CD Recensies

SCHUBERT: SCHUBERTIADE OP DE PIANO, RINDERLE

Schubert: Schubertiade op de piano. Klavierstücke D. 946 nr. 1-3; Schubert/Liszt: uit Auf dem Wasser zu singen D. 558 ‘Auf dem Wasser zu singen’, Ständchen’, ‘Der Wanderer’; Wanderer-Fantasie in C op. 15, D. 760. Julia Rinderle. Ars Produktion ARS 38183 (64’45”). 2018

De in Memmingen geboren Duitse pianiste Julia Rinderle die in Salzburg studeerde maakte met haar repertoirekeuze een interessante Schubertiade op piano. Dat doet ze door bewust niet te kiezen uit de vier Impromptu’s D 935 en het viertal D. 935 uit 1927 maar liever aandacht te besteden aan de drie pas postuum gepubliceerde Klavierstücke D. 946 en hier vrij losjes gestructureerd klinken en voor het gemak ook wel Impromptu’s worden genoemd en aan twee van de twaalf liedbewerkingen van Liszt. Deze klinken als mooie uitvergrotingen. Dat als opmaat naar de op het lied ‘Sei mir gegrüßt’ (tekst van Rückert) gebaseerde Wanderer-Fantasie dat vooral in het tweede deel aan de orde is in dit werk uit 1822.

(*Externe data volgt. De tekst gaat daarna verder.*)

Source: an optimization exercise on an open RTL-to-GDS flow (aim: small area). Production flows keep margins and buffers that such runs may drop.
At most, simulation tests tie the RTL to the original design; equivalence was not proved.
Power and IR drop assume default switching activity.

== job 3816 ==
==> module dmem_responder, before the edit <==
module dmem_responder (
    input  logic                   clk,
    input  logic                   rst,
    input  logic                   req_valid,
    output logic                   req_ready,
    input  logic                   req_we,
    input  logic [31:0]            req_addr,
    input  logic [31:0]            req_wdata,
    input  logic [3:0]             req_be,
    output logic                   rsp_valid,
    input  logic                   rsp_ready,
    output logic [31:0]            rsp_rdata,
    output logic                   rsp_err,
    output logic [15:0]            test_value
);
    localparam int N  = 63;    
    localparam int WP = 5;     
    localparam int RT = 3;     
    localparam logic [2:0] ST_IDLE = 3'd0;
    localparam logic [2:0] ST_W2   = 3'd1;
    localparam logic [2:0] ST_W1   = 3'd2;
    localparam logic [2:0] ST_W0   = 3'd3;
    localparam logic [2:0] ST_RESP = 3'd4;
    logic [2:0]  st;
    logic        ready_en;
    logic        hs;
    logic        win;
    logic        exec;
    logic [5:0]  idx_q;
    logic        fault_q;
    logic        we_q;
    logic [31:0] wdata_q;
    logic [3:0]  be_q;
    logic        store_act;    
    logic [5:0]  off;
    logic [31:0] rdata_q;
    logic [31:0] w0;
    logic [31:0] ring [N];
    logic [N-1:0] rv;
    logic        fault_in;
    assign fault_in = (req_addr[1:0] != 2'b00) || (req_addr[31:8] != '0);
    assign hs        = req_valid && ready_en && (st == ST_IDLE);
    assign win       = (st == ST_W2) || (st == ST_W1) || (st == ST_W0);
    assign exec      = (st == ST_W0);
    assign req_ready = ready_en && (st == ST_IDLE);
    assign rsp_valid = (st == ST_RESP);
    always_ff @(posedge clk or negedge rst) begin
        if (!rst) begin
            st       <= ST_IDLE;
            ready_en <= 1'b0;
        end else begin
            ready_en <= 1'b1;
            case (st)
                ST_IDLE: if (hs) st <= ST_W2;
                ST_W2:   st <= ST_W1;
                ST_W1:   st <= ST_W0;
                ST_W0:   st <= ST_RESP;
                ST_RESP: if (rsp_ready) st <= ST_IDLE;
                default: st <= ST_IDLE;
            endcase
        end
    end
    always_ff @(posedge clk) begin
        if (hs) begin
            idx_q   <= req_addr[7:2];
            fault_q <= fault_in;
            we_q    <= req_we;
            wdata_q <= req_wdata;
            be_q    <= req_be;
        end
    end
    always_ff @(posedge clk or negedge rst) begin
        if (!rst) begin
            store_act <= 1'b0;
            off       <= '0;
        end else begin
            if (hs) store_act <= req_we && !fault_in && (req_addr[7:2] != 6'd0);
            off <= (off == 6'(N-1)) ? 6'd0 : off + 6'd1;
        end
    end
    logic [6:0] psum;
    logic [5:0] tpos;
    assign psum = {1'b0, idx_q} + {1'b0, off};
    assign tpos = psum[5:0] + {5'd0, psum[6]};
    logic [N-1:0] at_pos;
    always_comb begin
        for (int i = 0; i < N; i++) at_pos[i] = (tpos == i[5:0]);
        at_pos[0] = at_pos[0] || (tpos == 6'd63);
    end
    for (genvar p = 0; p < N; p++) begin : g_ring
        localparam int PREV = (p + N - 1) % N;
        if ((PREV % WP) == 0) begin : g_port
            logic hit;
            assign hit = store_act && at_pos[PREV];
            always_ff @(posedge clk) begin
                for (int b = 0; b < 4; b++) begin
                    if (hit && be_q[b])
                        ring[p][8*b +: 8] <= wdata_q[8*b +: 8];
                    else if (hit && !rv[PREV])
                        ring[p][8*b +: 8] <= 8'h00;
                    else
                        ring[p][8*b +: 8] <= ring[PREV][8*b +: 8];
                end
            end
            always_ff @(posedge clk or negedge rst) begin
                if (!rst) rv[p] <= 1'b0;
                else      rv[p] <= rv[PREV] || hit;
            end
        end else begin : g_shift
            always_ff @(posedge clk) ring[p] <= ring[PREV];
            always_ff @(posedge clk or negedge rst) begin
                if (!rst) rv[p] <= 1'b0;
                else      rv[p] <= rv[PREV];
            end
        end
    end
    always_ff @(posedge clk or negedge rst) begin
        if (!rst) begin
            w0 <= '0;
        end else if (exec && we_q && !fault_q && idx_q == 6'd0) begin
            for (int b = 0; b < 4; b++)
                if (be_q[b]) w0[8*b +: 8] <= wdata_q[8*b +: 8];
        end
    end
    logic        ring_load;
    logic        tap_phase;
    logic [31:0] tap_data;
    assign ring_load = !we_q && !fault_q && (idx_q != 6'd0);
    always_comb begin
        tap_data  = '0;
        tap_phase = 1'b0;
        for (int j = 0; j < N / RT; j++) begin
            if (at_pos[RT * j]) begin
                tap_phase = 1'b1;
                if (rv[RT * j]) tap_data = tap_data | ring[RT * j];
            end
        end
    end
    always_ff @(posedge clk) begin
        if (win && ring_load && tap_phase)
            rdata_q <= tap_data;
        else if (exec && !ring_load)
            rdata_q <= (!we_q && !fault_q) ? w0 : 32'h0;
    end
    assign rsp_rdata  = rdata_q;
    assign rsp_err    = fault_q;
    assign test_value = w0[15:0];
endmodule
Settings: LEC_CHECK=0, CAP_MARGIN=20, CORE_MARGIN=2, CORE_UTILIZATION=40, SLEW_MARGIN=20; clock period 5.0 ns.
run.sh (not shown) runs the stock make flow with config.mk's settings and CLKGATE_MAP_FILE= SYNTH_SCRIPT=/design/flow/synth_recipe.tcl, a recipe that flattens the netlist after the stock synthesis.
Edits applied to the flow inputs when going from job 3816 to job 4675:
diff --git a/flow/design.v b/flow/design.v
--- a/flow/design.v
+++ b/flow/design.v
@@ -36,7 +36,9 @@
     logic [31:0] rdata_q;
     logic [31:0] w0;
     logic [31:0] ring [N];
-    logic [N-1:0] rv;
+    logic [2:0]  clr_c;        
+    logic        clr;
+    assign clr = (clr_c != 3'd5);
     logic        fault_in;
     assign fault_in = (req_addr[1:0] != 2'b00) || (req_addr[31:8] != '0);
     assign hs        = req_valid && ready_en && (st == ST_IDLE);
@@ -73,45 +75,44 @@
         if (!rst) begin
             store_act <= 1'b0;
             off       <= '0;
+            clr_c     <= '0;
         end else begin
+            if (clr) clr_c <= clr_c + 3'd1;
             if (hs) store_act <= req_we && !fault_in && (req_addr[7:2] != 6'd0);
-            off <= (off == 6'(N-1)) ? 6'd0 : off + 6'd1;
+            off <= off_n;
         end
     end
+    logic [5:0] off_n;
     logic [6:0] psum;
+    logic [5:0] tpos_in;
     logic [5:0] tpos;
-    assign psum = {1'b0, idx_q} + {1'b0, off};
-    assign tpos = psum[5:0] + {5'd0, psum[6]};
+    assign off_n   = (off == 6'(N-1)) ? 6'd0 : off + 6'd1;
+    assign psum    = {1'b0, req_addr[7:2]} + {1'b0, off_n};
+    assign tpos_in = (psum >= 7'(N)) ? 6'(psum - 7'(N)) : psum[5:0];
+    always_ff @(posedge clk) begin
+        if (hs) tpos <= tpos_in;
+        else    tpos <= (tpos == 6'(N-1)) ? 6'd0 : tpos + 6'd1;
+    end
     logic [N-1:0] at_pos;
     always_comb begin
         for (int i = 0; i < N; i++) at_pos[i] = (tpos == i[5:0]);
-        at_pos[0] = at_pos[0] || (tpos == 6'd63);
     end
     for (genvar p = 0; p < N; p++) begin : g_ring
         localparam int PREV = (p + N - 1) % N;
         if ((PREV % WP) == 0) begin : g_port
-            logic hit;
-            assign hit = store_act && at_pos[PREV];
+            logic       hit;
+            logic [3:0] wsel;    
+            logic [3:0] keep;    
+            assign hit  = store_act && at_pos[PREV];
+            assign wsel = {4{hit}} & be_q;
+            assign keep = ~wsel & {4{!clr}};
             always_ff @(posedge clk) begin
-                for (int b = 0; b < 4; b++) begin
-                    if (hit && be_q[b])
-                        ring[p][8*b +: 8] <= wdata_q[8*b +: 8];
-                    else if (hit && !rv[PREV])
-                        ring[p][8*b +: 8] <= 8'h00;
-                    else
-                        ring[p][8*b +: 8] <= ring[PREV][8*b +: 8];
-                end
-            end
-            always_ff @(posedge clk or negedge rst) begin
-                if (!rst) rv[p] <= 1'b0;
-                else      rv[p] <= rv[PREV] || hit;
+                for (int b = 0; b < 4; b++)
+                    ring[p][8*b +: 8] <= ({8{wsel[b]}} & wdata_q[8*b +: 8])
+                                       | ({8{keep[b]}} & ring[PREV][8*b +: 8]);
             end
         end else begin : g_shift
             always_ff @(posedge clk) ring[p] <= ring[PREV];
-            always_ff @(posedge clk or negedge rst) begin
-                if (!rst) rv[p] <= 1'b0;
-                else      rv[p] <= rv[PREV];
-            end
         end
     end
     always_ff @(posedge clk or negedge rst) begin
@@ -126,13 +127,19 @@
     logic        tap_phase;
     logic [31:0] tap_data;
     assign ring_load = !we_q && !fault_q && (idx_q != 6'd0);
+    logic [N/RT-1:0] tap_ok;
+    for (genvar j = 0; j < N / RT; j++) begin : g_tap
+        localparam int Q  = RT * j;
+        localparam int PD = (Q == 0) ? (N - 1) % WP : (Q - 1) % WP;
+        assign tap_ok[j] = (clr_c > 3'(PD));
+    end
     always_comb begin
         tap_data  = '0;
         tap_phase = 1'b0;
         for (int j = 0; j < N / RT; j++) begin
             if (at_pos[RT * j]) begin
                 tap_phase = 1'b1;
-                if (rv[RT * j]) tap_data = tap_data | ring[RT * j];
+                if (tap_ok[j]) tap_data = tap_data | ring[RT * j];
             end
         end
     end
Notes after the runs:
When job 4675 is measured against job 3816, its via count turns out 2964 higher. Job 4675 vs job 3816, dominant combinational cell family by area after synthesis: simple AND/OR/NAND/NOR gates vs compound AO/OA/AOI/OAI gates. The cell count number comes out higher for job 4675 vs job 3816. Job 4675 vs. job 3816: share of power burned in the clock network went up by 0.4 points. Taking job 3816 over job 4675, the synthesized cell count ratio works out to 0.882. Summary of job 4675 over job 3816: count of fill cells added during filler insertion shows an increase of about 3.6%; synthesized net count shows an increase of 572.
Only the layout flow was run in job 4675; the RTL was not checked for function there.

## re-timing with driven ports
The flow's constraints put no driver on any port. The routed layouts listed below were extracted and timed again, unchanged, in two steps.
Step 1 sets driving cells, clkbuf_16 on the clock port and buf_2 on the other inputs (assumed; they add their load-dependent delay and slew).
Step 2 adds t to the input delays and takes it off the output delays; t is the mean of the earliest and latest rising clock arrival at the registers after step 1. Input paths then give back, and output paths get back, about the clock's delay inside the block.
a / b / c = no drivers / after step 1 / after step 2; a / b = the first two.
| run | t, ns | setup WS [ns] | hold WS [ns] | clock arrival spread, ns | cell pins on the clock port's net |
|---|---|---|---|---|---|
| job 3816 | 0.883 | 0.211 / 0.211 / 0.211 | 0.209 / 0.181 / 0.301 | 0.048 / 0.049 | 1 |
| job 4675 | 0.869 | 0.919 / 0.919 / 0.919 | 0.131 / 0.088 / 0.312 | 0.034 / 0.034 | 1 |
After both steps setup and hold are still met in every run listed.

Het werk heeft vier, zonder onderbreking in elkaar gaande delen die overeenkomen met de gangbare sonatevorm structuur, maar heeft ook iets orkestraals. De pianiste zorgt voor warmte en allure aan de oppervlakte, maar dringt daaronder gelukkig ook tot de kern van het werk door en ontneemt er het verontrustende karakter niet aan.

Een streven naar klassiek evenwicht en een romantische geest bepalen het karakter van dit fijne recital.